*** RECORDS SUPPLIED ***

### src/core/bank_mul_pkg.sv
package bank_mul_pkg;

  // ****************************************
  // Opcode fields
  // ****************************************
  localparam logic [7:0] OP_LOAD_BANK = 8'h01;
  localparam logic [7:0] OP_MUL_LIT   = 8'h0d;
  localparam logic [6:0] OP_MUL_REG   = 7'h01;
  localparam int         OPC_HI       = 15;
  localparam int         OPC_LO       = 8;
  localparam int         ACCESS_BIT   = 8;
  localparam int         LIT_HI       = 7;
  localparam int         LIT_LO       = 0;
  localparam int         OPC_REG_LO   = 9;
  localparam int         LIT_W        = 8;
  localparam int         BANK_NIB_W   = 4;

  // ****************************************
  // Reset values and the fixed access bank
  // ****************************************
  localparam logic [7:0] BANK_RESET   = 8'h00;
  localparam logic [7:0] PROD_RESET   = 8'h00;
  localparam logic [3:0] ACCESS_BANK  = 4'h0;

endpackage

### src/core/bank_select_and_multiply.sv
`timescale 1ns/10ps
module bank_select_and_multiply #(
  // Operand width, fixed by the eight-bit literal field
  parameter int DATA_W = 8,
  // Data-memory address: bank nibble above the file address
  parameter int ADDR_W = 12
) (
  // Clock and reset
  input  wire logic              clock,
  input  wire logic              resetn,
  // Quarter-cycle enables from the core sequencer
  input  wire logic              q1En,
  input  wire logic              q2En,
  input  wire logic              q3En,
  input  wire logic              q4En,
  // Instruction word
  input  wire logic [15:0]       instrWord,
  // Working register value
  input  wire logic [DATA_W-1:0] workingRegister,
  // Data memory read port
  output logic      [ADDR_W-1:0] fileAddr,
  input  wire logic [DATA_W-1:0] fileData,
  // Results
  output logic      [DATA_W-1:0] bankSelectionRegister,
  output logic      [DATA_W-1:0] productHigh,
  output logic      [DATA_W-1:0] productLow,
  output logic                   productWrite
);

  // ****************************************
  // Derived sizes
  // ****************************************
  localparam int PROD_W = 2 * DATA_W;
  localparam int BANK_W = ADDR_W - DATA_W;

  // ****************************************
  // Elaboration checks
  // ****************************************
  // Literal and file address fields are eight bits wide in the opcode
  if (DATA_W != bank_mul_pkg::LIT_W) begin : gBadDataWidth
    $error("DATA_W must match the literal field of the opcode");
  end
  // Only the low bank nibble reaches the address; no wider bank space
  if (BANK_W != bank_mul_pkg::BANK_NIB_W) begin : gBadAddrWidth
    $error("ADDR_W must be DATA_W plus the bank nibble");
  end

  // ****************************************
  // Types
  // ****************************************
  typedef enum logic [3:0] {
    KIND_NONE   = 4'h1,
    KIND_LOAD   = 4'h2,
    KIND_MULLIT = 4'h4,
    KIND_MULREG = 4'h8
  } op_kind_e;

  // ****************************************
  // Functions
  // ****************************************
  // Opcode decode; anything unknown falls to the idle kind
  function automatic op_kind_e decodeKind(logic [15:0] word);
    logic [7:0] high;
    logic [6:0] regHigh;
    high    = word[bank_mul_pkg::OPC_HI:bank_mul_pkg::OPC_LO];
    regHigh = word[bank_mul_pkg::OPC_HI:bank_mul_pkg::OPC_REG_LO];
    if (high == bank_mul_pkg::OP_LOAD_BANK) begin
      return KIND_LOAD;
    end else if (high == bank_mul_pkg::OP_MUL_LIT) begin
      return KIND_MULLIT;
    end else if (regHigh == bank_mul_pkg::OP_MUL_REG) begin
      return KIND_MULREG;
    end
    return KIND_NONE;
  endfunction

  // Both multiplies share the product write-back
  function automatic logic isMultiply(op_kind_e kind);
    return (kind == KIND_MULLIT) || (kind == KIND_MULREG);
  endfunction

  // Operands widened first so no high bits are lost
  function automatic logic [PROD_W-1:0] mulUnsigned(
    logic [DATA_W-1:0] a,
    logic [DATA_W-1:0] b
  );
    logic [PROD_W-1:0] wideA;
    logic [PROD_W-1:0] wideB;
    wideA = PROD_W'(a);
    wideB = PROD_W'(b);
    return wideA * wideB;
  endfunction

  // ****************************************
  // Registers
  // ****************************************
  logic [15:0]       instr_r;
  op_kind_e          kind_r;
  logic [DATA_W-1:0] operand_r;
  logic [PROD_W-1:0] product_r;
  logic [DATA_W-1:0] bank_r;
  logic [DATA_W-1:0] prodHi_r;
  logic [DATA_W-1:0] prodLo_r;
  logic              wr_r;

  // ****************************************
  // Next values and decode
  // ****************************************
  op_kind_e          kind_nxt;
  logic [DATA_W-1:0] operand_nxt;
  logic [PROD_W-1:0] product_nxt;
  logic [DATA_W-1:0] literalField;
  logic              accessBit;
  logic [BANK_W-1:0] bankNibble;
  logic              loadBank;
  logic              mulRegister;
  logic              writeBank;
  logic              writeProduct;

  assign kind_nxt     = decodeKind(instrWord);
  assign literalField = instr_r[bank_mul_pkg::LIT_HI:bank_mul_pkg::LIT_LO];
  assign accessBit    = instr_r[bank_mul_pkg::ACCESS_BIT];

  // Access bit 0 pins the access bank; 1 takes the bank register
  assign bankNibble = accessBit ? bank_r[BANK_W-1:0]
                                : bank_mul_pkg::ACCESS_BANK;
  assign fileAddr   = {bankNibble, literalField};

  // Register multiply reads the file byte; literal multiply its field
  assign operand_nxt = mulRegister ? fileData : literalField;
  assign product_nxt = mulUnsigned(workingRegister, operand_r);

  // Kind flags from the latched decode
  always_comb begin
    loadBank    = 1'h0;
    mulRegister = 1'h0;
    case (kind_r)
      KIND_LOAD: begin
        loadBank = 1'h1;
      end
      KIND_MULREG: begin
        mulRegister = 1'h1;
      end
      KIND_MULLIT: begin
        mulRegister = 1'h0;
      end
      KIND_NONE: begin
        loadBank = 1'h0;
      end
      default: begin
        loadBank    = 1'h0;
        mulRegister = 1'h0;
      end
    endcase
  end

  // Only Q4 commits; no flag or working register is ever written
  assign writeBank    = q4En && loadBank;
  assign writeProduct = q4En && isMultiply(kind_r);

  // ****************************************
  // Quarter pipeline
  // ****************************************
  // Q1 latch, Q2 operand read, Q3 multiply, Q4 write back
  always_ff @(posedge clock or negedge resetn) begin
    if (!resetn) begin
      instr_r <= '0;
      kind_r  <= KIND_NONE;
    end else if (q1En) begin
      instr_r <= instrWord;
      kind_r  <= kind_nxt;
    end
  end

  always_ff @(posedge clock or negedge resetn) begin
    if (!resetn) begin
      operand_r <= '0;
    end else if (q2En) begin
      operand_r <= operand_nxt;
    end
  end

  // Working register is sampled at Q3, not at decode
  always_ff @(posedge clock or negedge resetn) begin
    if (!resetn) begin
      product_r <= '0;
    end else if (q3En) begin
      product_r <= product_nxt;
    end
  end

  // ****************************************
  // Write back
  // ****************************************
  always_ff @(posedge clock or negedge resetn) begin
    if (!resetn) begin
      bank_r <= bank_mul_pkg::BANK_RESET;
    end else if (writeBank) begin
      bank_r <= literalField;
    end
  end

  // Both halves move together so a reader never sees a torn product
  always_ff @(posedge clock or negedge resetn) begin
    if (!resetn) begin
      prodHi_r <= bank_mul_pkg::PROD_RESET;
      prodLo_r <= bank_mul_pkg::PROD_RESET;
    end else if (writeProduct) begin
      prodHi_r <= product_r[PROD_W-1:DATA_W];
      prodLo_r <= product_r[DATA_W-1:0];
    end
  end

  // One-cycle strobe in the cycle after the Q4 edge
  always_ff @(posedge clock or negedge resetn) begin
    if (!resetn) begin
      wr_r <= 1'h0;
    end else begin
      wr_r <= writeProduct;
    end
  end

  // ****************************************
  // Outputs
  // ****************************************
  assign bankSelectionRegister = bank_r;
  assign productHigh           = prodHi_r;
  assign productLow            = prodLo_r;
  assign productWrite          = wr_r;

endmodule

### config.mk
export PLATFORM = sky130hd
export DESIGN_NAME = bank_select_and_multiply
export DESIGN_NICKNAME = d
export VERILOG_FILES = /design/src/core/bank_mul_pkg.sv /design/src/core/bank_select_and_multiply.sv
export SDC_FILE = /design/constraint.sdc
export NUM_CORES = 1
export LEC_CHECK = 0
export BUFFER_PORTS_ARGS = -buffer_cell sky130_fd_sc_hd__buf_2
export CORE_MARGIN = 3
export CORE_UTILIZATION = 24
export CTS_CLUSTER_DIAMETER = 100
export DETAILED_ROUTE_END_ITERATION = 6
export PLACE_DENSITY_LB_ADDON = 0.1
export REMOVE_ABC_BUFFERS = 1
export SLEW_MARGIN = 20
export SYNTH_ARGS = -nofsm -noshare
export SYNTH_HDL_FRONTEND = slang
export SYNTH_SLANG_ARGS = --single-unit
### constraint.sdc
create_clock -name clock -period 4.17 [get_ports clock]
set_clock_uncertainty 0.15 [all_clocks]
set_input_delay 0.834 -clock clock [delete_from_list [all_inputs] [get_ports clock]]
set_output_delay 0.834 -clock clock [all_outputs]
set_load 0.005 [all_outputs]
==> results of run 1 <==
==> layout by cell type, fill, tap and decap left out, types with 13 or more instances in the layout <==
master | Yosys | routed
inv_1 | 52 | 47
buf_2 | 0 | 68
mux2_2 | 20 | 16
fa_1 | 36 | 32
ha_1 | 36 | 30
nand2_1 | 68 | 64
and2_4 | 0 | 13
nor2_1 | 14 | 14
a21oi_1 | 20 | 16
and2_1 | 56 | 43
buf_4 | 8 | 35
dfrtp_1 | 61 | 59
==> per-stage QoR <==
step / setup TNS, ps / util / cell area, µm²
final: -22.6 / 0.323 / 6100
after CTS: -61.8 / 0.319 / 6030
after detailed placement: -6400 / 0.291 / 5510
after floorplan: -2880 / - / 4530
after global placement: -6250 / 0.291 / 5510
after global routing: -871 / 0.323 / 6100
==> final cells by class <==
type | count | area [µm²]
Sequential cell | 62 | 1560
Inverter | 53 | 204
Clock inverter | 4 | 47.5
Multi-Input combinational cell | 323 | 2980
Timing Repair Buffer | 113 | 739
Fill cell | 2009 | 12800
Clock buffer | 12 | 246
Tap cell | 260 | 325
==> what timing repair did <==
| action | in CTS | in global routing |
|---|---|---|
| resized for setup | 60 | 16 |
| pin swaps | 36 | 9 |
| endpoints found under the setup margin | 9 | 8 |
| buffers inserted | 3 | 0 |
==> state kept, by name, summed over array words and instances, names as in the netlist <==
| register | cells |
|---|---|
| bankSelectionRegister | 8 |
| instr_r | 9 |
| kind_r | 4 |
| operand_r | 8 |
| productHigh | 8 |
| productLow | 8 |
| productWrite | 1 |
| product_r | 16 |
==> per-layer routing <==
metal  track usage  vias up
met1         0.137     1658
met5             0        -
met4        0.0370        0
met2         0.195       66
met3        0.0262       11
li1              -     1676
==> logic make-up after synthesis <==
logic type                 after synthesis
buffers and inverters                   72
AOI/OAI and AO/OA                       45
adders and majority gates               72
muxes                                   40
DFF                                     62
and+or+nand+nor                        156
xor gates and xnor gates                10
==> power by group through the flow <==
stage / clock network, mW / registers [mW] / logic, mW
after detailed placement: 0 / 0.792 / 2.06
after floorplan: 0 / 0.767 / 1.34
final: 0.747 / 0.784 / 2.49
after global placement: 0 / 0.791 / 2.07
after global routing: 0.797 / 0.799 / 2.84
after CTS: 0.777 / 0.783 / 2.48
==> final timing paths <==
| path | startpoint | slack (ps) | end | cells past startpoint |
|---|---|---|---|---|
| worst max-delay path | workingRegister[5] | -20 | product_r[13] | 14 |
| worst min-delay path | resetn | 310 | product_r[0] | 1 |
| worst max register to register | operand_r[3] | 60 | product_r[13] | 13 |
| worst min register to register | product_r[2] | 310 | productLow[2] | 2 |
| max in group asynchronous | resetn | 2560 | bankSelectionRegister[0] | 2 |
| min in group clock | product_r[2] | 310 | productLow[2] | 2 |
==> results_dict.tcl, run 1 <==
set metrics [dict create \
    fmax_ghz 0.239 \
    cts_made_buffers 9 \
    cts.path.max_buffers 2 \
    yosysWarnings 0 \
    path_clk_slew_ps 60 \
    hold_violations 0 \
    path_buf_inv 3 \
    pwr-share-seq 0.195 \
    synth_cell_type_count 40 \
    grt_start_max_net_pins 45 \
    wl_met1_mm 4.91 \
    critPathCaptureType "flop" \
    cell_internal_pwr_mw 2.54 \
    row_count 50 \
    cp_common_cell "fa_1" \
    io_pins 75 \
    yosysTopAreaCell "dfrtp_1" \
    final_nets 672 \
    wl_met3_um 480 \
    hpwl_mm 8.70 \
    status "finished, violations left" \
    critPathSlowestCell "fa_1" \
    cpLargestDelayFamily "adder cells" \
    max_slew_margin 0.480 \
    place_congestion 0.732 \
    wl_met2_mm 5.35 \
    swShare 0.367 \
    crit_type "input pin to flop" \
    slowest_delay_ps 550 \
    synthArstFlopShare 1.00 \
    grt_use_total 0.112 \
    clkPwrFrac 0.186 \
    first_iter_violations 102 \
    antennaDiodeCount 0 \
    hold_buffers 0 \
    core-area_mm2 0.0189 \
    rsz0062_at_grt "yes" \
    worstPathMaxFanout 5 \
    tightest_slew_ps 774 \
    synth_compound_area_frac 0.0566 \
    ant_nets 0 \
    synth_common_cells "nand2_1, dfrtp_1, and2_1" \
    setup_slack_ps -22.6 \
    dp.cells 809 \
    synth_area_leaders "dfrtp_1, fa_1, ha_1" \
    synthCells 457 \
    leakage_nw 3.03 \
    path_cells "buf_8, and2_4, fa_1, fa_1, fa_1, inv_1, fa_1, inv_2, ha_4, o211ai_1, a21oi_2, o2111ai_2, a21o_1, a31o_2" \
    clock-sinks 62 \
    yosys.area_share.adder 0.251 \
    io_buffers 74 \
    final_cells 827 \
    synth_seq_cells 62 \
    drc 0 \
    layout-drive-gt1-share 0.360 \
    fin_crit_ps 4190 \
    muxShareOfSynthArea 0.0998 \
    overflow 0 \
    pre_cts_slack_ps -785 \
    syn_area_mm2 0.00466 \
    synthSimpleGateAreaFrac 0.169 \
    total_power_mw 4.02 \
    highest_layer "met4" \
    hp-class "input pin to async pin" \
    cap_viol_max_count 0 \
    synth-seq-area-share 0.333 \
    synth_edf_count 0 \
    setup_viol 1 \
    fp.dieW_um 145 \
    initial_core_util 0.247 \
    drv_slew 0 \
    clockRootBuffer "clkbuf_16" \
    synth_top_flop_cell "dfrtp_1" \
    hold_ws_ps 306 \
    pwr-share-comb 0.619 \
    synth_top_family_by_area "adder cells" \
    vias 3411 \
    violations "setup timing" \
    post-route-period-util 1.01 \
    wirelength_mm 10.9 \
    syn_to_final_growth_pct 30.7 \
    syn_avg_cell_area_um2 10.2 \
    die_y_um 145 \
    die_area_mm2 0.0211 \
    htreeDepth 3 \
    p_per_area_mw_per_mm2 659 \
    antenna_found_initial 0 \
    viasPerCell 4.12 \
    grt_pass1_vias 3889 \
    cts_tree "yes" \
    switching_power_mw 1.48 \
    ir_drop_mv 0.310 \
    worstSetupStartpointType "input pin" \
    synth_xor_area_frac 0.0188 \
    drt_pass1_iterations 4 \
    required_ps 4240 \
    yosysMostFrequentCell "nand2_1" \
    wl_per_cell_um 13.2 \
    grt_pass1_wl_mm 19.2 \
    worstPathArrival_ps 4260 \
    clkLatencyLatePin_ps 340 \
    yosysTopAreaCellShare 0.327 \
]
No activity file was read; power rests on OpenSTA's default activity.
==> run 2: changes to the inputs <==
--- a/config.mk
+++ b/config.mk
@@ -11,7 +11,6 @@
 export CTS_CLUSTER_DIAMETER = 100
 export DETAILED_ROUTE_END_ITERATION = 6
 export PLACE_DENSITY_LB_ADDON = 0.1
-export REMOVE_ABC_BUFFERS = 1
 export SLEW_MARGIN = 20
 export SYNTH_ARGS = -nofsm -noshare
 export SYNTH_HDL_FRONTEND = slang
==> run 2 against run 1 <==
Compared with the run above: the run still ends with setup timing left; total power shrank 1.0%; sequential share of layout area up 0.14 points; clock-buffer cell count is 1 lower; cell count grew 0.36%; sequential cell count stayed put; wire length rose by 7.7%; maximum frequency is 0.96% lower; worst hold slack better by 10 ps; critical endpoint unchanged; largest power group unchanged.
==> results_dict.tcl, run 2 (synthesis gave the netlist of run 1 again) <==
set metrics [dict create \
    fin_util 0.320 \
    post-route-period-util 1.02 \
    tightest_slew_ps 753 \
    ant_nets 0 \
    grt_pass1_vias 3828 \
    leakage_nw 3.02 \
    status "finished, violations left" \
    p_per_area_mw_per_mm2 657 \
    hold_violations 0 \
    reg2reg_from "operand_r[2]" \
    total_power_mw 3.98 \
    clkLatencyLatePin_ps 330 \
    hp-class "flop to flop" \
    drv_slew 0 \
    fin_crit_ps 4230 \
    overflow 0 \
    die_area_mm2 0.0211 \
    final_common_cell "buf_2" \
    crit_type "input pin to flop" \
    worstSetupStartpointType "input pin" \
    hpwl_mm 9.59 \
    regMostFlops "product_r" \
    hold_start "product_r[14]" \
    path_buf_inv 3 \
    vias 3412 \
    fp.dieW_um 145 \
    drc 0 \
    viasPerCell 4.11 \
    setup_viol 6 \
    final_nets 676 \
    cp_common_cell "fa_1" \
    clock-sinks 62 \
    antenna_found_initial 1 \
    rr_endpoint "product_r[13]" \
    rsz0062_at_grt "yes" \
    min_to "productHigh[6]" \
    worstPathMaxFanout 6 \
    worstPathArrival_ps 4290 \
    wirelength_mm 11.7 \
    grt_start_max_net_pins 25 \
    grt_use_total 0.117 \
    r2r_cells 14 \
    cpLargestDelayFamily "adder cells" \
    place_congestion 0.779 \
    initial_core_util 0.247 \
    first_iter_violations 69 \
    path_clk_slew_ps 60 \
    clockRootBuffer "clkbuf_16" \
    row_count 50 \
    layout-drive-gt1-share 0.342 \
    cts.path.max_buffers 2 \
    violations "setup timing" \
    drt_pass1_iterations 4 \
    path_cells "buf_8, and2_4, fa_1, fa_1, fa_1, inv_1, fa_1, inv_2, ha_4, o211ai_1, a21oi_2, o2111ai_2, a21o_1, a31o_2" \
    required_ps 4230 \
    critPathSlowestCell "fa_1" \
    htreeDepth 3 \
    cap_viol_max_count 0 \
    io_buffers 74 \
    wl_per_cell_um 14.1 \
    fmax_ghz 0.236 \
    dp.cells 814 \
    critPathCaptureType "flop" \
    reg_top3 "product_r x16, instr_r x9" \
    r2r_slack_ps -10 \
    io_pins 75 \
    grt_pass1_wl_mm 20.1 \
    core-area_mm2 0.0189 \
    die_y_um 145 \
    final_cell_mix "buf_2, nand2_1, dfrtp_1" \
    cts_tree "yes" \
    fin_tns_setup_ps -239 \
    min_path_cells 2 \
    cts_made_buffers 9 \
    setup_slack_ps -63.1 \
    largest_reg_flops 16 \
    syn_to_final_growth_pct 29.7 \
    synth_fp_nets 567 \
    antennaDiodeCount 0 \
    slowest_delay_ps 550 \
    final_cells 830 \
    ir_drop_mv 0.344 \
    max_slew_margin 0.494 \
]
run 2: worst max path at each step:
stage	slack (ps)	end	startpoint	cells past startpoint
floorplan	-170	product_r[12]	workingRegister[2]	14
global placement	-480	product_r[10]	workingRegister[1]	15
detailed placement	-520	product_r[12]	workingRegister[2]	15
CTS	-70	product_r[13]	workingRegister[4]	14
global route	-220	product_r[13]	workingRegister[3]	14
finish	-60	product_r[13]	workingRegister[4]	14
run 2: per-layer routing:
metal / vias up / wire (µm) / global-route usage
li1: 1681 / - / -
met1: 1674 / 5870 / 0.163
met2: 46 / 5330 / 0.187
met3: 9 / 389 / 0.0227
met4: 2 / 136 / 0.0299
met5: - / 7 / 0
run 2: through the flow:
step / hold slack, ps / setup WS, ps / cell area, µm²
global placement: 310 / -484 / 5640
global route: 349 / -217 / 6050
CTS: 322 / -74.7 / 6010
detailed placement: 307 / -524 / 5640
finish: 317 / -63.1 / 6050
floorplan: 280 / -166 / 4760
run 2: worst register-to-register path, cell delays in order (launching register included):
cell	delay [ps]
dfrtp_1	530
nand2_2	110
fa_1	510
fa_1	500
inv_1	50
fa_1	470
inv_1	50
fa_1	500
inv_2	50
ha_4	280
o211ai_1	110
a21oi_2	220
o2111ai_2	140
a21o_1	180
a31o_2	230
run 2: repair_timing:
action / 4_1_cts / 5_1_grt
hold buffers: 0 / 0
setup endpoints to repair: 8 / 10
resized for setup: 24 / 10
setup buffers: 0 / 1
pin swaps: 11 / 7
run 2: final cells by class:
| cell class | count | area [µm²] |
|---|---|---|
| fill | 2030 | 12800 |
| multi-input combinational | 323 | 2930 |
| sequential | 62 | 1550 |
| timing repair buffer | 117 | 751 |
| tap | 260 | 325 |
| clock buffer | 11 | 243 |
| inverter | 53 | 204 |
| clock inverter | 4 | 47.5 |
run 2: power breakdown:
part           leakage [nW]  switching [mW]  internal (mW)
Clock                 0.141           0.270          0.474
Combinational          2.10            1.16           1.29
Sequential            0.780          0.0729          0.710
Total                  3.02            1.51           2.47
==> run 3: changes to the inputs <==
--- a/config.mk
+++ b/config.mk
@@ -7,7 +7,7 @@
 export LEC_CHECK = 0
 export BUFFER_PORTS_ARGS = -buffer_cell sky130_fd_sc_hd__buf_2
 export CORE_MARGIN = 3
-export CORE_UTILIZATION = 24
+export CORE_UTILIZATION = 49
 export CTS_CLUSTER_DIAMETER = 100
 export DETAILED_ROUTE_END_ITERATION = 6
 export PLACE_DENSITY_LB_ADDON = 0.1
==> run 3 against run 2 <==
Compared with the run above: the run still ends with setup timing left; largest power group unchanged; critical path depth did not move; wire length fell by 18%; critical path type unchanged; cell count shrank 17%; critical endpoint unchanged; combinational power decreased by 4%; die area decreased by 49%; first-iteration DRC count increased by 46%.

*** End of RECORDS SUPPLIED ***
*** RECORDS SUPPLIED ***

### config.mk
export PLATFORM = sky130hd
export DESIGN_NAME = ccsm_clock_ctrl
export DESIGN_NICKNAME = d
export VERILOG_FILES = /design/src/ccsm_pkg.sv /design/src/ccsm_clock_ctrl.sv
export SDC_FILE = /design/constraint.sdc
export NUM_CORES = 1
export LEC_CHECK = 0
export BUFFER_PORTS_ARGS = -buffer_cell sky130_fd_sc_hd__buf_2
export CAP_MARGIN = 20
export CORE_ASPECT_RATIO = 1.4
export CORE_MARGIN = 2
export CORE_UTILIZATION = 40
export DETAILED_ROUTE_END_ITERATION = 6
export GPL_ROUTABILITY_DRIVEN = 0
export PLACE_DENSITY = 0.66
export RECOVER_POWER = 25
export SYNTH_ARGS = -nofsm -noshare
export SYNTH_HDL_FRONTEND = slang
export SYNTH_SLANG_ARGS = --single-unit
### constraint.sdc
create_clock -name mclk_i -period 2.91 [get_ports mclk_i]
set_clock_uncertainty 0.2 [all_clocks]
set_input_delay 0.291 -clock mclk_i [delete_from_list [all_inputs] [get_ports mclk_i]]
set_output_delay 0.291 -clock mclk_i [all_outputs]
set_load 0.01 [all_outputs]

*** End of RECORDS SUPPLIED ***

◆ TASK DIRECTIONS
Give back, exactly as written, the stretch from the line with "### src/core/bank_mul_pkg.sv" through the line with "the core sequencer", and no other lines from the records above.

◆ SOLUTION
### src/core/bank_mul_pkg.sv
package bank_mul_pkg;

  // ****************************************
  // Opcode fields
  // ****************************************
  localparam logic [7:0] OP_LOAD_BANK = 8'h01;
  localparam logic [7:0] OP_MUL_LIT   = 8'h0d;
  localparam logic [6:0] OP_MUL_REG   = 7'h01;
  localparam int         OPC_HI       = 15;
  localparam int         OPC_LO       = 8;
  localparam int         ACCESS_BIT   = 8;
  localparam int         LIT_HI       = 7;
  localparam int         LIT_LO       = 0;
  localparam int         OPC_REG_LO   = 9;
  localparam int         LIT_W        = 8;
  localparam int         BANK_NIB_W   = 4;

  // ****************************************
  // Reset values and the fixed access bank
  // ****************************************
  localparam logic [7:0] BANK_RESET   = 8'h00;
  localparam logic [7:0] PROD_RESET   = 8'h00;
  localparam logic [3:0] ACCESS_BANK  = 4'h0;

endpackage

### src/core/bank_select_and_multiply.sv
`timescale 1ns/10ps
module bank_select_and_multiply #(
  // Operand width, fixed by the eight-bit literal field
  parameter int DATA_W = 8,
  // Data-memory address: bank nibble above the file address
  parameter int ADDR_W = 12
) (
  // Clock and reset
  input  wire logic              clock,
  input  wire logic              resetn,
  // Quarter-cycle enables from the core sequencer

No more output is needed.